Function to simulate patient level data for a normally distributed endpoint
Usage
simulateData(
n_patients,
dose_levels,
sd = NULL,
mods = NULL,
n_sim = 1000,
true_model = NULL,
dr_means = NULL,
probability_scale = FALSE
)Arguments
- n_patients
Vector containing number of patients as a numerical value per dose-group.
- dose_levels
Vector containing the different dosage levels.
- sd
Standard deviation on patient level.

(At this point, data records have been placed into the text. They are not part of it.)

$ cat src/inc/rcfg_defines.svh
// Offsets, field positions, reset values and limits of the reset-cause and clock-configuration block
// Assumes byte addresses on an 8-bit Wishbone address, 32-bit data
`ifndef RCFG_DEFINES_SVH
`define RCFG_DEFINES_SVH

`define RCFG_LOG_OFS      8'h5C
`define RCFG_RCC_OFS      8'h60
`define RCFG_IRQ_ST_OFS   8'h70
`define RCFG_IRQ_MSK_OFS  8'h74
`define RCFG_SRC_OFS      8'h78

`define RCFG_CAUSE_W      6
`define RCFG_PIN_BIT      0
`define RCFG_POR_BIT      1
`define RCFG_BOR_BIT      2
`define RCFG_WDT_BIT      3
`define RCFG_SWR_BIT      4
`define RCFG_REG_BIT      5

`define RCFG_ACG_BIT      27
`define RCFG_DIV_MSB      26
`define RCFG_DIV_LSB      23
`define RCFG_USEDIV_BIT   22
`define RCFG_DIV_RST      4'hF
`define RCFG_MIN_DIV      4'h3
`define RCFG_BYPASS_BIT   0
`define RCFG_BYPASS_RST   1'b1

`endif

$ cat src/inc/rcfg_pkg.sv
// Types shared by the reset-cause and clock-configuration block
// Assumes nothing beyond SystemVerilog packages
package rcfg_pkg;

  typedef enum logic [2:0] {
    PM_RUN   = 3'b001,
    PM_SLEEP = 3'b010,
    PM_DEEP  = 3'b100
  } power_mode_e;

  typedef logic [5:0] cause_t;

endpackage

$ cat src/rtl/reset_cause_and_clock_config.sv
// Reset-cause log, run-mode clock configuration, gating select and interrupt logic
// Assumes a classic Wishbone master, pll_tick and osc_tick as enables on clk,
// and rst_b asserted only at power-up of this block.
//
// Functional notes
// External pin reset sets pin cause and clears all other cause bits.
// Other resets set their cause bit and keep earlier causes.
// Bit 5 regulator loss, bit 4 software, bit 3 watchdog.
// Bit 2 brown-out, bit 1 power-on, bit 0 external pin.
// Six cause bits read/write; bits 31:6 reserved, read as zero.
// Auto gating set: sleep and deep-sleep use their own gating sets.
// Auto gating clear: run gating set stays in force while sleeping.
// In run mode only the run gating set controls clocks.
// Divisor field 26:23 resets to 0xF, ratio code plus one.
// With PLL, divide 200 MHz output; codes below 0011 not allowed.
// PLL not bypassed: PLL divided; bypassed: oscillator source.
// Codes below PLL minimum take effect on non-PLL source.
// Software write replaces the six cause bits.
`include "rcfg_defines.svh"

module reset_cause_and_clock_config
  import rcfg_pkg::*;
#(
  parameter int GATE_W = 32
) (
  input  wire logic              clk,
  input  wire logic              rst_b,
  input  wire logic              wb_cyc_i,
  input  wire logic              wb_stb_i,
  input  wire logic              wb_we_i,
  input  wire logic [7:0]        wb_adr_i,
  input  wire logic [3:0]        wb_sel_i,
  input  wire logic [31:0]       wb_dat_i,
  output logic      [31:0]       wb_dat_o,
  output logic                   wb_ack_o,
  input  wire logic              pin_reset_req,
  input  wire logic              brownout_req,
  input  wire logic              watchdog_req,
  input  wire logic              software_req,
  input  wire logic              regulator_loss_req,
  input  wire logic              pll_tick,
  input  wire logic              osc_tick,
  input  wire logic [2:0]        power_mode,
  input  wire logic [GATE_W-1:0] run_gating_regs,
  input  wire logic [GATE_W-1:0] sleep_gating_regs,
  input  wire logic [GATE_W-1:0] deep_sleep_gating_regs,
  output logic      [GATE_W-1:0] periph_clk_en,
  output logic                   sys_tick,
  output logic                   irq
);

  // ****************************************************************
  // Helper functions
  // ****************************************************************

  // Raise a code to the PLL minimum while the PLL feeds the system
  function automatic logic [3:0] effective_code(
    input logic [3:0] code,
    input logic       pll_used
  );
    effective_code = code;
    if (pll_used && (code < `RCFG_MIN_DIV)) begin
      effective_code = `RCFG_MIN_DIV;
    end
  endfunction

  // Write-one-to-clear with set winning over clear
  function automatic cause_t sticky_next(
    input cause_t cur,
    input cause_t clr,
    input cause_t set
  );
    sticky_next = (cur & ~clr) | set;
  endfunction

  // Word match on address bits 7:2, byte lanes ignored
  function automatic logic reg_hit(
    input logic [7:0] adr,
    input logic [7:0] ofs
  );
    reg_hit = (adr[7:2] == ofs[7:2]);
  endfunction

  // ****************************************************************
  // Bus decode
  // ****************************************************************

  logic        ack_q;
  logic [31:0] rdata_q;

  // Held request taken once; ack_q blocks a retake
  wire req      = wb_cyc_i & wb_stb_i & ~ack_q;
  wire wr       = req & wb_we_i;
  wire rd_req   = req & ~wb_we_i;
  wire hit_log  = reg_hit(wb_adr_i, `RCFG_LOG_OFS);
  wire hit_rcc  = reg_hit(wb_adr_i, `RCFG_RCC_OFS);
  wire hit_st   = reg_hit(wb_adr_i, `RCFG_IRQ_ST_OFS);
  wire hit_msk  = reg_hit(wb_adr_i, `RCFG_IRQ_MSK_OFS);
  wire hit_src  = reg_hit(wb_adr_i, `RCFG_SRC_OFS);

  wire wr_log   = wr & hit_log & wb_sel_i[0];
  wire wr_st    = wr & hit_st & wb_sel_i[0];
  wire wr_msk   = wr & hit_msk & wb_sel_i[0];
  wire wr_src   = wr & hit_src & wb_sel_i[0];
  wire wr_rcc_h = wr & hit_rcc & wb_sel_i[3];
  wire wr_rcc_m = wr & hit_rcc & wb_sel_i[2];

  // ****************************************************************
  // Cause events
  // ****************************************************************

  logic [4:0] ext_ev;
  logic       por_pend_q;
  cause_t     ev;

  cause_capture #(
    .N (5)
  ) u_capture (
    .clk         (clk),
    .rst_b       (rst_b),
    .req_async   ({regulator_loss_req, software_req, watchdog_req,
                   brownout_req, pin_reset_req}),
    .event_pulse (ext_ev)
  );

  // Power-on cause is reported once, right after release
  always_ff @(posedge clk or negedge rst_b) begin
    if (!rst_b) begin
      por_pend_q <= 1'b1;
    end else begin
      por_pend_q <= 1'b0;
    end
  end

  always_comb begin
    ev                 = '0;
    ev[`RCFG_PIN_BIT]  = ext_ev[0];
    ev[`RCFG_POR_BIT]  = por_pend_q;
    ev[`RCFG_BOR_BIT]  = ext_ev[1];
    ev[`RCFG_WDT_BIT]  = ext_ev[2];
    ev[`RCFG_SWR_BIT]  = ext_ev[3];
    ev[`RCFG_REG_BIT]  = ext_ev[4];
  end

  // ****************************************************************
  // Reset cause log
  // ****************************************************************

  cause_t log_q;
  cause_t log_d;
  cause_t log_base;

  // Software value first, hardware causes on top
  assign log_base = wr_log ? wb_dat_i[5:0] : log_q;

  always_comb begin
    if (ev[`RCFG_PIN_BIT]) begin
      log_d = ev;
    end else begin
      log_d = log_base | ev;
    end
  end

  always_ff @(posedge clk or negedge rst_b) begin
    if (!rst_b) begin
      log_q <= '0;
    end else begin
      log_q <= log_d;
    end
  end

  // ****************************************************************
  // Run-mode clock configuration
  // ****************************************************************

  logic       acg_q;
  logic [3:0] div_q;
  logic       usediv_q;
  logic       bypass_q;

  always_ff @(posedge clk or negedge rst_b) begin
    if (!rst_b) begin
      acg_q    <= 1'b0;
      div_q    <= `RCFG_DIV_RST;
      usediv_q <= 1'b0;
    end else begin
      if (wr_rcc_h) begin
        acg_q     <= wb_dat_i[`RCFG_ACG_BIT];
        div_q[3:1] <= wb_dat_i[`RCFG_DIV_MSB:`RCFG_DIV_LSB+1];
      end
      if (wr_rcc_m) begin
        div_q[0] <= wb_dat_i[`RCFG_DIV_LSB];
        usediv_q <= wb_dat_i[`RCFG_USEDIV_BIT];
      end
    end
  end

  // Oscillator source after reset, PLL once software clears it
  always_ff @(posedge clk or negedge rst_b) begin
    if (!rst_b) begin
      bypass_q <= `RCFG_BYPASS_RST;
    end else if (wr_src) begin
      bypass_q <= wb_dat_i[`RCFG_BYPASS_BIT];
    end
  end

  // ****************************************************************
  // System clock source and divisor
  // ****************************************************************

  wire       pll_used = ~bypass_q;
  wire [3:0] eff_div  = effective_code(div_q, pll_used);
  wire       src_tick = pll_used ? pll_tick : osc_tick;
  wire       apply_div = pll_used | usediv_q;
  wire [3:0] ratio_code = apply_div ? eff_div : 4'h0;

  sysclk_divider u_divider (
    .clk      (clk),
    .rst_b    (rst_b),
    .src_tick (src_tick),
    .div_code (ratio_code),
    .sys_tick (sys_tick)
  );

  // ****************************************************************
  // Peripheral clock gating select
  // ****************************************************************

  logic [GATE_W-1:0] gate_d;

  always_comb begin
    unique case (power_mode)
      PM_RUN: begin
        gate_d = run_gating_regs;
      end
      PM_SLEEP: begin
        gate_d = acg_q ? sleep_gating_regs : run_gating_regs;
      end
      PM_DEEP: begin
        gate_d = acg_q ? deep_sleep_gating_regs : run_gating_regs;
      end
      default: begin
        gate_d = run_gating_regs;
      end
    endcase
  end

  // Registered so a mode change reaches the gates on a clean edge
  always_ff @(posedge clk or negedge rst_b) begin
    if (!rst_b) begin
      periph_clk_en <= '0;
    end else begin
      periph_clk_en <= gate_d;
    end
  end

  // ****************************************************************
  // Interrupt status and mask
  // ****************************************************************

  cause_t st_q;
  cause_t msk_q;
  cause_t st_clr;
  cause_t st_d;
  cause_t msk_d;

  assign st_clr = wr_st ? wb_dat_i[5:0] : '0;
  // Set wins over a same-cycle clear
  assign st_d   = sticky_next(st_q, st_clr, ev);
  assign msk_d  = wr_msk ? wb_dat_i[5:0] : msk_q;

  always_ff @(posedge clk or negedge rst_b) begin
    if (!rst_b) begin
      st_q  <= '0;
      msk_q <= '0;
    end else begin
      st_q  <= st_d;
      msk_q <= msk_d;
    end
  end

  // Built from next values so irq tracks status with no lag
  always_ff @(posedge clk or negedge rst_b) begin
    if (!rst_b) begin
      irq <= 1'b0;
    end else begin
      irq <= |(st_d & msk_d);
    end
  end

  // ****************************************************************
  // Read data and acknowledge
  // ****************************************************************

  logic [31:0] rdata_d;

  always_comb begin
    rdata_d = 32'h0000_0000;
    if (hit_log) begin
      rdata_d[5:0] = log_q;
    end
    if (hit_rcc) begin
      rdata_d[`RCFG_ACG_BIT]                  = acg_q;
      rdata_d[`RCFG_DIV_MSB:`RCFG_DIV_LSB]    = eff_div;
      rdata_d[`RCFG_USEDIV_BIT]               = usediv_q;
    end
    if (hit_st) begin
      rdata_d[5:0] = st_q;
    end
    if (hit_msk) begin
      rdata_d[5:0] = msk_q;
    end
    if (hit_src) begin
      rdata_d[`RCFG_BYPASS_BIT] = bypass_q;
    end
  end

  always_ff @(posedge clk or negedge rst_b) begin
    if (!rst_b) begin
      ack_q <= 1'b0;
    end else begin
      ack_q <= req;
    end
  end

  // Read data held until the next read
  always_ff @(posedge clk or negedge rst_b) begin
    if (!rst_b) begin
      rdata_q <= 32'h0000_0000;
    end else if (rd_req) begin
      rdata_q <= rdata_d;
    end
  end

  assign wb_ack_o = ack_q;
  assign wb_dat_o = rdata_q;

endmodule
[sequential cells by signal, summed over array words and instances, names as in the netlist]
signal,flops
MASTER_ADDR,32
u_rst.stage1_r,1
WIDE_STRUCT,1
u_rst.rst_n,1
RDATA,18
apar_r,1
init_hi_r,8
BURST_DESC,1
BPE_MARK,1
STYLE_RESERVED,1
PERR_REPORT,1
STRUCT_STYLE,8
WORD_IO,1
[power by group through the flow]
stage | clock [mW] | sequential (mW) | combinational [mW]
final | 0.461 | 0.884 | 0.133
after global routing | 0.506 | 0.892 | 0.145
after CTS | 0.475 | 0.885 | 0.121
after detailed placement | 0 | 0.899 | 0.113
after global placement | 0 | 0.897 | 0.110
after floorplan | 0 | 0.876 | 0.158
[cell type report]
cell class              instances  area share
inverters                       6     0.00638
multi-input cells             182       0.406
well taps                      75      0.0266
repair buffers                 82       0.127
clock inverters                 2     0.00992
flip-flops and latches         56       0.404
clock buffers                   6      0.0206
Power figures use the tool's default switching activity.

Can be NULL if
probability_scaleis TRUE. Default NULL.- mods
An object of class "Mods" as specified in the DoseFinding package. Can be NULL if ´dr_means´ is not NULL. Default NULL.
- n_sim
Number of simulations to be performed, Default is 1000
- true_model
A character for model name, e.g. "emax". Assumed true underlying model. If NULL, all dose-response models included in the mods input parameter will be used. Default NULL.
- dr_means
an optional vector, with information about assumed effects per dose group. Default NULL.
- probability_scale
A boolean to specify if the trial has a continuous or a binary outcome. Setting to TRUE will transform calculations from the logit scale to the probability scale, which can be desirable for a binary outcome. Default FALSE.
Value
A list object, containing patient level simulated data for all assumed true models. Also providing information about simulation iteration, patient number as well as dosage levels.
Examples
models <- DoseFinding::Mods(linear = NULL,
linlog = NULL,
emax = c(0.5, 1.2),
exponential = 2,
doses = c(0, 0.5, 2,4, 8),
maxEff = 6)
dose_levels <- c(0, 0.5, 2, 4, 8)
sd <- 12
n_patients <- c(40, 60, 60, 60, 60)
sim_data <- simulateData(n_patients = n_patients,
dose_levels = dose_levels,
sd = sd,
mods = models)
head(sim_data)
#> simulation ptno dose linear linlog emax1 emax2 exponential
#> 1 1 1 0 13.081588 13.081588 13.081588 13.081588 13.081588
#> 2 1 2 0 4.215108 4.215108 4.215108 4.215108 4.215108
#> 3 1 3 0 -13.124812 -13.124812 -13.124812 -13.124812 -13.124812
#> 4 1 4 0 -7.065638 -7.065638 -7.065638 -7.065638 -7.065638
#> 5 1 5 0 -6.195623 -6.195623 -6.195623 -6.195623 -6.195623
#> 6 1 6 0 17.412528 17.412528 17.412528 17.412528 17.412528
# custom response "model" shape
custom_dose_response <- c(1, 2, 3, 4, 5)
sim_data_custom_dr <- simulateData(n_patients = n_patients,
dose_levels = dose_levels,
sd = sd,
dr_means = custom_dose_response)
head(sim_data_custom_dr)
#> simulation ptno dose dr_response
#> 1 1 1 0 20.716093
#> 2 1 2 0 4.075376
#> 3 1 3 0 1.454067
#> 4 1 4 0 13.761368
#> 5 1 5 0 -2.650874
#> 6 1 6 0 10.975242